Moacyr Luz: Anotações de balcão

Crônica é amena, retrato do nosso comportamento. No fundo, um mínimo tratado pela manutenção dos hábitos cariocas

Por O Dia

Rio - Longe de ter a aparência de uma equação em quadro-negro, todo dono de botequim é um mal-humorado. Da mesma tabuada, praticamente uma lei constitucional. Pra cada bar aberto, um chato. É cota. São as colunas que sustentam esse mundo onde, longe da modernidade, de virtual só o delirium provocado por abstinência ou um trago a menos.

Num passado recente, somente aos fregueses muito próximos era permitido sair com os cascos da cerveja sem pagar o ‘vale’. O dono, pano de prato no ombro, guardava uma verdadeira obsessão por esses vasilhames, engradados, no todo. Mal comparando, o sujeito leva de casa um encardido tupperware com beliscos pros amigos ouvindo uma recomendação da esposa: “Se não trouxer a vasilha de volta, tranco a porta!”

Quando o celular era apenas uma célula, o menor porção de matéria viva, linguisticamente verbalizada (compliquei?), o único telefone existente no salão era o fixo do dono mal-humorado. Fazer uso desse recurso de comunicação promovia irritação cardíaca. Cada minuto em tagarelice cegava de ira o português. Não era raro você encontrar no disco de números do aparelho, um aviso: “Três minutos, tantos merréis!” O auge da zanga, capaz de deixar o rosto Hollywood de raiva, nascia na conta: “Seu ‘Manel’, pendura o cigarro! Mais um maço e, pendura!”

O caderno em espiral, tripas de papel das folhas rasgadas em incontáveis inadimplentes do mesmo valor de um precatório, uma ação batista, e o lucro conseguido na dose de cachaça queimava no fundo desse baú de pregos.

No outro extremo (lembrei carinhosamente do nosso Papa), o chato. Sempre educado, puxa assunto com os batidos “será que vai chover?”, “que calor!”, ou outras desnecessárias observações. Permanece no óbvio. Comenta a notícia no jornal que você lê, aquela diagramada no canto da página que estava sendo virada, pede a tua opinião sobre a goleada que o seu time sofreu na véspera e ainda puxa a cadeira sem ser convidado. Oferece uma cerveja, faz questão, enchendo o teu copo sem dar espaço pra espuma, um xixi gelado. Como diz o samba: “ É gente boa, mas vacila pra caramba!”

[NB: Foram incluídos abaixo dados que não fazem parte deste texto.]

[config.mk]
export PLATFORM = sky130hd
export DESIGN_NAME = sem_regs
export DESIGN_NICKNAME = d
export VERILOG_FILES = /design/src/logic/sem_pkg.sv /design/src/logic/sem_regs.sv /design/src/logic/sem_sync.sv
export VERILOG_INCLUDE_DIRS = /design/src /design/src/logic
export SDC_FILE = /design/constraint.sdc
export NUM_CORES = 1
export LEC_CHECK = 0
export CAP_MARGIN = 15
export CORE_MARGIN = 2
export CORE_UTILIZATION = 50
export DETAILED_ROUTE_END_ITERATION = 8
export DONT_BUFFER_PORTS = 1
export PLACE_DENSITY = 0.62
export SYNTH_ARGS = -nofsm -noshare
export SYNTH_HDL_FRONTEND = slang
export SYNTH_SLANG_ARGS = --single-unit
export TNS_END_PERCENT = 50
[constraint.sdc]
create_clock -name ref_clk -period 3.1 [get_ports ref_clk]
set_input_delay 0.62 -clock ref_clk [delete_from_list [all_inputs] [get_ports ref_clk]]
set_output_delay 0.62 -clock ref_clk [all_outputs]
set_load 0.02 [all_outputs]
==> config.mk <==
export PLATFORM = sky130hd
export DESIGN_NAME = trap_interrupt_sequencer
export DESIGN_NICKNAME = d
export VERILOG_FILES = /design/src/common/trap_seq_pkg.sv /design/src/hw/trap_interrupt_sequencer.sv
export SDC_FILE = /design/constraint.sdc
export NUM_CORES = 1
export LEC_CHECK = 0
export BUFFER_PORTS_ARGS = -buffer_cell sky130_fd_sc_hd__buf_2
export CORE_MARGIN = 3
export CORE_UTILIZATION = 35
export CTS_CLUSTER_SIZE = 16
export DETAILED_ROUTE_END_ITERATION = 10
export GPL_TIMING_DRIVEN = 0
export PLACE_DENSITY = 0.54
export SLEW_MARGIN = 20
export SYNTH_ARGS = -nofsm -noshare
export SYNTH_HDL_FRONTEND = slang
export SYNTH_SLANG_ARGS = --single-unit
==> constraint.sdc <==
create_clock -name core_clk_in -period 2.8 [get_ports core_clk_in]
set_input_delay 0.56 -clock core_clk_in [delete_from_list [all_inputs] [get_ports core_clk_in]]
set_output_delay 0.56 -clock core_clk_in [all_outputs]
set_load 0.01 [all_outputs]
==> src/common/trap_seq_pkg.sv <==
// Package: constants, enums and carrier structs of the trap and interrupt sequencer
package trap_seq_pkg;
	localparam logic [3:0]  REG_CTRL        = 4'h0;
	localparam logic [3:0]  REG_STATUS      = 4'h4;
	localparam logic [3:0]  REG_REASON      = 4'h8;
	localparam int          CTRL_BUS16      = 0;
	localparam int          CTRL_MODE_LO    = 1;
	localparam logic [2:0]  CTRL_RESET      = 3'h0;
	localparam logic [1:0]  RESP_OKAY       = 2'h0;
	localparam logic [1:0]  RESP_SLVERR     = 2'h2;
	localparam int          MSW_SS_BIT      = 8;
	localparam int          MSW_SSP_BIT     = 9;
	localparam int          MSW_HALT_EN_BIT = 10;
	localparam int          MSW_USER_BIT    = 14;
	localparam logic [15:0] MSW_IRQ_EN_MASK = 16'h007f;
	localparam logic [1:0]  IRQ_A           = 2'h0;
	localparam logic [1:0]  IRQ_NMI         = 2'h1;
	localparam logic [1:0]  IRQ_B           = 2'h2;
	localparam logic [1:0]  IRQ_C           = 2'h3;
	localparam logic [1:0]  ST_ACK_PREFIX   = 2'h3;
	localparam logic [1:0]  MODE_0          = 2'h0;
	localparam logic [1:0]  MODE_1          = 2'h1;
	localparam logic [1:0]  MODE_2          = 2'h2;
	localparam logic [1:0]  MODE_3          = 2'h3;

	typedef enum logic [2:0] {
		SEQ_IDLE  = 3'b000,
		SEQ_ACK   = 3'b001,
		SEQ_PUSH  = 3'b010,
		SEQ_VECT  = 3'b011,
		SEQ_FATAL = 3'b100
	} seq_state_t;

	typedef enum logic [3:0] {
		CLS_NONE   = 4'b0000,
		CLS_EXTI   = 4'b0001,
		CLS_PRIV   = 4'b0010,
		CLS_SC     = 4'b0011,
		CLS_AV     = 4'b0100,
		CLS_SSO    = 4'b0101,
		CLS_DIV    = 4'b0110,
		CLS_STEP   = 4'b0111,
		CLS_HALT   = 4'b1000,
		CLS_INTEXT = 4'b1001,
		CLS_ONCHIP = 4'b1010
	} exc_class_t;

	typedef struct packed {
		logic        insn_start;
		logic        block_iter;
		logic        halt_insn;
		logic        trap_valid;
		exc_class_t  trap_kind;
		logic        operand_valid;
		logic [15:0] msw;
		logic [15:0] insn_addr;
		logic [15:0] next_addr;
		logic [15:0] operand_addr;
		logic [15:0] template_addr;
		logic [15:0] sc_imm;
	} exec_info_t;

	typedef struct packed {
		logic [3:0]  awaddr;
		logic        awvalid;
		logic [31:0] wdata;
		logic [3:0]  wstrb;
		logic        wvalid;
		logic        bready;
		logic [3:0]  araddr;
		logic        arvalid;
		logic        rready;
	} axi_req_t;

	typedef struct packed {
		logic        awready;
		logic        wready;
		logic        bvalid;
		logic [1:0]  bresp;
		logic        arready;
		logic        rvalid;
		logic [31:0] rdata;
		logic [1:0]  rresp;
	} axi_rsp_t;
endpackage : trap_seq_pkg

Mesmo assim, confesso um apreço à essas duas entidades. O dono que ri demais é um alheio à sua carência etílica, ele não conhece o seu limite. Gosto de dividir olhares.

O bebedor discreto é um mistério. Um araponga dos seus porres diários. Não mostra os dentes, nem se fossem de ouro. A roupa desse freguês jamais amarrota. Nem a cara. Sai do bar mais lúcido ainda, assistindo você esbugalhado na mesa em frente. No dia seguinte, lá está o circunspecto, cabelo em gel, penteado perfeito. Já, você...

A crônica é amena, retrato do nosso comportamento. No fundo, um mínimo tratado pela manutenção dos hábitos cariocas.